2.- Il convient néanmoins de noter que les juges du fond peuvent qualifier ces faits, relevant aussi du harcèlement numérique, en violences psychologiques et retenir une peine correspondant aux préjudices lourds. Cette méthode de requalification permet de "déplafonner" la répression pénale de faits parfois très graves. 

 

Ainsi, et en l'espèce, la cour d'appel de Paris, a condamné le prévenu - primodéliquant -  à la peine de 30 mois d'emprisonnement dont 18 assortis d'un sursis mise à l'épreuve (CA PARIS 23 mai 2019).
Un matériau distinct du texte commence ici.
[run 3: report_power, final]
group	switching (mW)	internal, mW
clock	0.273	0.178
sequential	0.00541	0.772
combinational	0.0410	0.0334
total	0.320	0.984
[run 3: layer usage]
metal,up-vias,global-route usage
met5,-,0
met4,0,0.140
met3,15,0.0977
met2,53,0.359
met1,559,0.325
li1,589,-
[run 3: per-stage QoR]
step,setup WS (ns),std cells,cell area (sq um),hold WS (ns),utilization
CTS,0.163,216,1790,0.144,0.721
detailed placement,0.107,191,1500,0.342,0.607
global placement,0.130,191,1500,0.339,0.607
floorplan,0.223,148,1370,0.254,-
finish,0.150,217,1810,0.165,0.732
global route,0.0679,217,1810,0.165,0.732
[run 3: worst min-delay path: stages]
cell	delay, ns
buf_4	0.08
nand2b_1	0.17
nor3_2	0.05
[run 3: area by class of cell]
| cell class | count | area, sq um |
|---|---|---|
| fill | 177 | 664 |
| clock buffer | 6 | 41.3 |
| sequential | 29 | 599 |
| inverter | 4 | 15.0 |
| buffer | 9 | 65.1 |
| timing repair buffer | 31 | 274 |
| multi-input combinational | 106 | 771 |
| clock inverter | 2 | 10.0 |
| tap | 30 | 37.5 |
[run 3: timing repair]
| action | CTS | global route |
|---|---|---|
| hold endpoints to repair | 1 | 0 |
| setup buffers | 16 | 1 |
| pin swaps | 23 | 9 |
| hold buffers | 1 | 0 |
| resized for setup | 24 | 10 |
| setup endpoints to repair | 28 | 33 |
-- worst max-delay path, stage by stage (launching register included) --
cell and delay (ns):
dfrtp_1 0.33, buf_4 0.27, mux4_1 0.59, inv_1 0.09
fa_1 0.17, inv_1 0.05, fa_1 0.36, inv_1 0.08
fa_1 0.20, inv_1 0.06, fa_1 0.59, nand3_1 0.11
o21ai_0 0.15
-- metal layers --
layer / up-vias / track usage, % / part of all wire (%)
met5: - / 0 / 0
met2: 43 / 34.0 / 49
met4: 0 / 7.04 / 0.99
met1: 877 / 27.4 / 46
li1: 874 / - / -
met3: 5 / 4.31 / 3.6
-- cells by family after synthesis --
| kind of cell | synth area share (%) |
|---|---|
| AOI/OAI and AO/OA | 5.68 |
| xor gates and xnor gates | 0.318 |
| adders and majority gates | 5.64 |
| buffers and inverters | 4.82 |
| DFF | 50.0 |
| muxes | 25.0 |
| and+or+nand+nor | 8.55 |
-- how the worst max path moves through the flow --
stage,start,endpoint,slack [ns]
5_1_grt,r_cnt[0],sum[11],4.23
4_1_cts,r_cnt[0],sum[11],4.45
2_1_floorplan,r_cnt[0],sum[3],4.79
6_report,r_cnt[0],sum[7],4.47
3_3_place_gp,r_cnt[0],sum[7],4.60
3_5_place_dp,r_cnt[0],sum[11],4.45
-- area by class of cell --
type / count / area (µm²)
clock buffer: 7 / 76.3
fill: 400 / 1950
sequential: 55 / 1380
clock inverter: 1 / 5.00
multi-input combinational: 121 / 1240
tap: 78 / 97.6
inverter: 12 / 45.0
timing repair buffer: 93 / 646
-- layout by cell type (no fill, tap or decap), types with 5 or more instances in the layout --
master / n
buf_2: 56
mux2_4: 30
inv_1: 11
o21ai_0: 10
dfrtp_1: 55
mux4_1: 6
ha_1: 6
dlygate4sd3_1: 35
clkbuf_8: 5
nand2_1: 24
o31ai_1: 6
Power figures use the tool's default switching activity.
`src/rtl/udm_uart_tx.sv`:
```
// -----------------------------------------------------------------------------
// udm_uart_tx
// Buffered UART transmitter for the UDM debug bridge. Response bytes are queued
// in a small FIFO. Each byte is sent as an 8N1 or 8E1/8O1 frame: a start bit,
// eight data bits LSB first, an optional parity bit and one stop bit. Each bit
// lasts P clock cycles, where P is sampled from bitperiod_i when the frame
// starts.
//
// Ports
//   clk_i         system clock
//   arst_n_i      asynchronous active-low reset
//   bitperiod_i   bit duration in clk_i cycles (0 is treated as 1), per frame
//   cfg_i         parity mode: 00 none, 01 even, 10 odd, 11 none, per frame
//   data_i        byte to queue
//   valid_i       push request, accepted when ready_o is high
//   ready_o       FIFO not full
//   tx_o          serial line, idles high, registered
//   busy_o        FSM active or bytes still queued
//   fifo_count_o  number of queued bytes, not counting the byte in flight
// -----------------------------------------------------------------------------
module udm_uart_tx #(
  parameter int FIFO_DEPTH = 4
) (
  input  logic                          clk_i,
  input  logic                          arst_n_i,
  input  logic [31:0]                   bitperiod_i,
  input  logic [1:0]                    cfg_i,
  input  logic [7:0]                    data_i,
  input  logic                          valid_i,
  output logic                          ready_o,
  output logic                          tx_o,
  output logic                          busy_o,
  output logic [$clog2(FIFO_DEPTH):0]   fifo_count_o
);

  localparam int AW = $clog2(FIFO_DEPTH);
  localparam int CW = AW + 1;

  typedef enum logic [2:0] {
    S_IDLE,
    S_START,
    S_DATA,
    S_PARITY,
    S_STOP
  } state_t;

  // FIFO storage (no reset, so it can map onto distributed/block RAM)
  logic [7:0]    mem_q [FIFO_DEPTH];
  logic [AW-1:0] wr_ptr_q, wr_ptr_d;
  logic [AW-1:0] rd_ptr_q, rd_ptr_d;
  logic [CW-1:0] count_q, count_d;

  // Serializer state
  state_t        state_q, state_d;
  logic [31:0]   timer_q, timer_d;
  logic [31:0]   period_q, period_d;
  logic [2:0]    bit_idx_q, bit_idx_d;
  logic [7:0]    shift_q, shift_d;
  logic          par_en_q, par_en_d;
  logic          par_bit_q, par_bit_d;
  logic          tx_q, tx_d;

  logic          push;
  logic          pop;
  logic          start_frame;
  logic          fifo_empty;
  logic          fifo_full;
  logic          timer_done;
  logic [7:0]    head;
  logic [31:0]   period_eff;

  assign fifo_empty = (count_q == '0);
  assign fifo_full  = (count_q == CW'(FIFO_DEPTH));
  // ready depends only on the full flag, so a pop never unblocks a push in the same cycle
  assign push       = valid_i && !fifo_full;
  assign head       = mem_q[rd_ptr_q];
  assign timer_done = (timer_q == 32'd0);
  assign period_eff = (bitperiod_i == 32'd0) ? 32'd1 : bitperiod_i;

  // FIFO pointer / occupancy bookkeeping
  always_comb begin
    wr_ptr_d = wr_ptr_q;
    rd_ptr_d = rd_ptr_q;
    if (push) wr_ptr_d = wr_ptr_q + AW'(1);
    if (pop)  rd_ptr_d = rd_ptr_q + AW'(1);
    count_d = count_q + CW'(push) - CW'(pop);
  end

  always_ff @(posedge clk_i) begin
    if (push) mem_q[wr_ptr_q] <= data_i;
  end

  // Next-state logic. The bit timer is reloaded with P-1 on every bit boundary
  // and otherwise counts down; a boundary is reached when it hits zero.
  always_comb begin
    state_d     = state_q;
    timer_d     = timer_q;
    period_d    = period_q;
    bit_idx_d   = bit_idx_q;
    shift_d     = shift_q;
    par_en_d    = par_en_q;
    par_bit_d   = par_bit_q;
    tx_d        = tx_q;
    start_frame = 1'b0;
    pop         = 1'b0;

    if (state_q != S_IDLE && !timer_done) timer_d = timer_q - 32'd1;

    case (state_q)
      S_IDLE: begin
        tx_d = 1'b1;
        if (!fifo_empty) start_frame = 1'b1;
      end
      S_START: begin
        if (timer_done) begin
          state_d   = S_DATA;
          bit_idx_d = 3'd0;
          tx_d      = shift_q[0];
          timer_d   = period_q - 32'd1;
        end
      end
      S_DATA: begin
        if (timer_done) begin
          timer_d = period_q - 32'd1;
          if (bit_idx_q == 3'd7) begin
            if (par_en_q) begin
              state_d = S_PARITY;
              tx_d    = par_bit_q;
            end else begin
              state_d = S_STOP;
              tx_d    = 1'b1;
            end
          end else begin
            // shift_q[0] always holds the bit currently on the line
            bit_idx_d = bit_idx_q + 3'd1;
            shift_d   = {1'b0, shift_q[7:1]};
            tx_d      = shift_q[1];
          end
        end
      end
      S_PARITY: begin
        if (timer_done) begin
          state_d = S_STOP;
          tx_d    = 1'b1;
          timer_d = period_q - 32'd1;
        end
      end
      S_STOP: begin
        if (timer_done) begin
          if (!fifo_empty) begin
            start_frame = 1'b1;  // back-to-back: no idle gap after the stop bit
          end else begin
            state_d = S_IDLE;
            tx_d    = 1'b1;
          end
        end
      end
      default: begin
        state_d = S_IDLE;
        tx_d    = 1'b1;
      end
    endcase

    // Frame launch: pop the head byte and freeze P and the parity mode for
    // the whole frame. Odd parity is the inverted even parity (cfg bit 1).
    if (start_frame) begin
      pop       = 1'b1;
      state_d   = S_START;
      shift_d   = head;
      period_d  = period_eff;
      timer_d   = period_eff - 32'd1;
      par_en_d  = cfg_i[0] ^ cfg_i[1];
      par_bit_d = (^head) ^ cfg_i[1];
      tx_d      = 1'b0;
    end
  end

  always_ff @(posedge clk_i or negedge arst_n_i) begin
    if (!arst_n_i) begin
      wr_ptr_q  <= '0;
      rd_ptr_q  <= '0;
      count_q   <= '0;
      state_q   <= S_IDLE;
      timer_q   <= 32'd0;
      period_q  <= 32'd1;
      bit_idx_q <= 3'd0;
      shift_q   <= 8'd0;
      par_en_q  <= 1'b0;
      par_bit_q <= 1'b0;
      tx_q      <= 1'b1;
    end else begin
      wr_ptr_q  <= wr_ptr_d;
      rd_ptr_q  <= rd_ptr_d;
      count_q   <= count_d;
      state_q   <= state_d;
      timer_q   <= timer_d;
      period_q  <= period_d;
      bit_idx_q <= bit_idx_d;
      shift_q   <= shift_d;
      par_en_q  <= par_en_d;
      par_bit_q <= par_bit_d;
      tx_q      <= tx_d;
    end
  end

  assign ready_o      = !fifo_full;
  assign tx_o         = tx_q;
  assign busy_o       = (state_q != S_IDLE) || !fifo_empty;
  assign fifo_count_o = count_q;

endmodule
```
`config.mk`:
```
export PLATFORM = sky130hd
export DESIGN_NAME = udm_uart_tx
export DESIGN_NICKNAME = d
export VERILOG_FILES = /design/src/rtl/udm_uart_tx.sv
export SDC_FILE = /design/constraint.sdc
export NUM_CORES = 1
export LEC_CHECK = 0
export BUFFER_PORTS_ARGS = -buffer_cell sky130_fd_sc_hd__clkbuf_2
export CORE_AREA = 2 2 122 153
export CTS_CLUSTER_SIZE = 14
export DETAILED_ROUTE_END_ITERATION = 10
export DIE_AREA = 0 0 124 155
export PLACE_DENSITY = 0.63
export SLEW_MARGIN = 0
export SYNTH_ARGS = -nofsm -noshare
export SYNTH_HDL_FRONTEND = slang
export SYNTH_SLANG_ARGS = --single-unit
```
`constraint.sdc`:
```
create_clock -name clk_i -period 5 [get_ports clk_i]
set_input_delay 1 -clock clk_i [delete_from_list [all_inputs] [get_ports clk_i]]
set_output_delay 1 -clock clk_i [all_outputs]
set_load 0.05 [all_outputs]
```
Word level (Yosys, flattened, before mapping)
Memories as Yosys holds them, arrays and structs flattened. Cells that the tools add are included.

Add/sub/neg operators: 8. Eq/ne operators: 17. Multiplexer cells: 37. Bitwise operators: 2. Reduce and logical (&&, ||, !) cells: 20.

Operator list (number): $mux W32 (5); $sub A32 B1 Y32 const B (3); $logic_not A32 Y1 (2); $mux W3 (11); $mux W8 (4); $ne A3 B3 Y1 const B (6); $pmux W3 S5 (1); $mux W1 (13); $ne A2 B2 Y1 const B (5); $eq A3 B3 Y1 const B (3); $reduce_xor A8 Y1 (1); $reduce_and A7 Y1 (1); $eq A3 B2 Y1 const B (2); $logic_not A3 Y1 (2); $pmux W3 S2 (1); $reduce_bool A2 Y1 (3); $reduce_and A5 Y1 (1); $add A2 B1 Y2 const B (2); $pmux W1 S4 (1); $reduce_and A4 Y1 (1); $add A3 B1 Y3 (1); $add A3 B1 Y3 const B (1); $eq A3 B1 Y1 const B (1); $logic_not A1 Y1 (3); 8 further kinds (10).

Bits in registers: 88. RAM bits: 32. Word-level logic and storage cells: 96. Memories kept: 1.

Memory list: mem_q (words 4, bits a word 8, read ports 1, clocked after Yosys merged registers in 0, write ports 1, line 48) `logic [7:0] mem_q [FIFO_DEPTH];`.

Depth between registers and ports, before layout
Gate-level depths: netlist of the first run.

Depth after elaboration: 7. Mapped depth: 14.

Worst setup path before layout of the first run
OpenSTA, ideal clock, no wires.

Path kind: input port to flip-flop. Start point: input bitperiod_i[19]. End point: register timer_q[28]. Setup time: 104 ps. Arrival: 3527 ps. Slack: 1369 ps. Stages on the path: 12. Buffers on the path: 1. Path through: or4_4 > or4_1 > buf_2 > nor3_1 > a21oi_1 > ha_1 > nor3b_1 > nand3_1 > nor4_1 > xor2_1 > nor2_1 > a221oi_1.

Word-level cells in the longest chain between the ends: 4.

RTL lines: start, declared (line 26) `input logic [31:0] bitperiod_i,`; $logic_not A32 Y1 (line 78) `assign period_eff = (bitperiod_i == 32'd0) ? 32'd1 : bitperiod_i;`; $mux W32 (*) (line 78); $sub A32 B1 Y32 (*) (line 171) `timer_d = period_eff - 32'd1;`; $mux W32 (*) (line 166) `if (start_frame) begin`; named net timer_d[28] (line 55) `logic [31:0] timer_q, timer_d;`; end signal, assigned (line 196) `timer_q <= timer_d;`; end, declared (line 55).

The timed path passes the listed nets; every way through them passes the cells marked *. A chain may end at the register's enable or synchronous reset.

Worst setup path in the final report of the first run
Start point: input bitperiod_i[16]. End point: register timer_q[30].

Same word-level chain as after synthesis.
Les faits étaient d'une particulière gravité :  

 " Considérant que le prévenu est par ailleurs prévenu de violences psychologiques, suivies d’incapacité supérieure à 8 jours commises sur la victime et de diffusion des documents portant atteinte à l’intimité de la vie privée, en l’espèce en diffusant à des collègues de travail de la victime, les images de cette dernière dénudée ; que la victime e exposé aux policiers avoir été victime d’atteintes à son intégrité morale et sa réputation sexuelle, auprès de ses amis mais également ses collègues de travail, car le harceleur créait de faux profits facebook et d’application de rencontre et ajoutait ses contacts avant de diffuser des photographies de lui à caractère pornographique à ses proches, ses collègues, des membres de sa famille ; qu’examiné aux UMJ, la victime se plaignait de troubles de sommeil avec insomnie, une prise de poids, de sentiments de tristesse et de fatigue ainsi d’une anxiété importante avec des ruminations à prédominance nocturne, une peut en rentrant au domicile d’être attendu, des conduites d’évitement, d’hypervigilance, de répercussions professionnelles importantes, d’un arrêt de ses activités de loisirs liés à une perte d’envie , d’une dégradation de ses interactions sociales et indiquait avoir eu des idées noires fluctuantes sans velléité de passage à l’acte ; qu’au con stat de ces lésions psychologiques l’UMJ évaluait son incapacité totale de travail à 10 jours ; que l’employeur de la victime a décrit un retentissement important des faits sur son travail et sur son attitude notamment des pleurs fréquents, un manque de concentration, précisant que les collègues de travail avaient reçu aussi des photographies à caractères pornographiques représentant la victime, ce qui l’avait décrédibilisé auprès de l’équipe ; que le prévenu n’expliquait pas comment des traces du nouveau téléphone de la victime, qu’il n’était pas censé connaitre, apparaissaient avec des commentaires sexuels ; que selon constat d’huissier dressé le 24 octobre 2014, une des photos publiées sur un des faux profils mentionnait « posté à C... », sachant que le prévenu était domicilié à C... avant d’habiter à Paris, et une capture d’écran montrait que l’opérateur de la personne était Orange, comme celui du dénommé ;

Considérant que ces éléments, à la lumière de ceux qui précèdent sur l’attitude adoptée par le prévenu durant l’enquête, allant jusqu’à effacer l’historique de son Iphone avant sa convocation par la police, ainsi que les données de son ordinateur qui ne seront retrouvées que grâce à l’exploitation d’un service spécialisé, sont de nature à démontrer suffisamment le caractère établi de l’infraction de violences psychologiques ayant entrainé une incapacité supérieure à 8 jours au préjudice de la victime, et de celle de d’utilisation, conservation ou divulgation d’un document ou enregistrement obtenu par une atteinte à l’intimité de la vie privée d’autrui, contrairement à l’appréciation opérée par les premiers juges ; qu’il convient en conséquence d’infirmer le jugement opéré par les premiers juges ; qu’il convient en conséquence d’infirmer le jugement en ce qu’il a relaxé le prévenu pour ces faits et de l’en déclarer coupable ;"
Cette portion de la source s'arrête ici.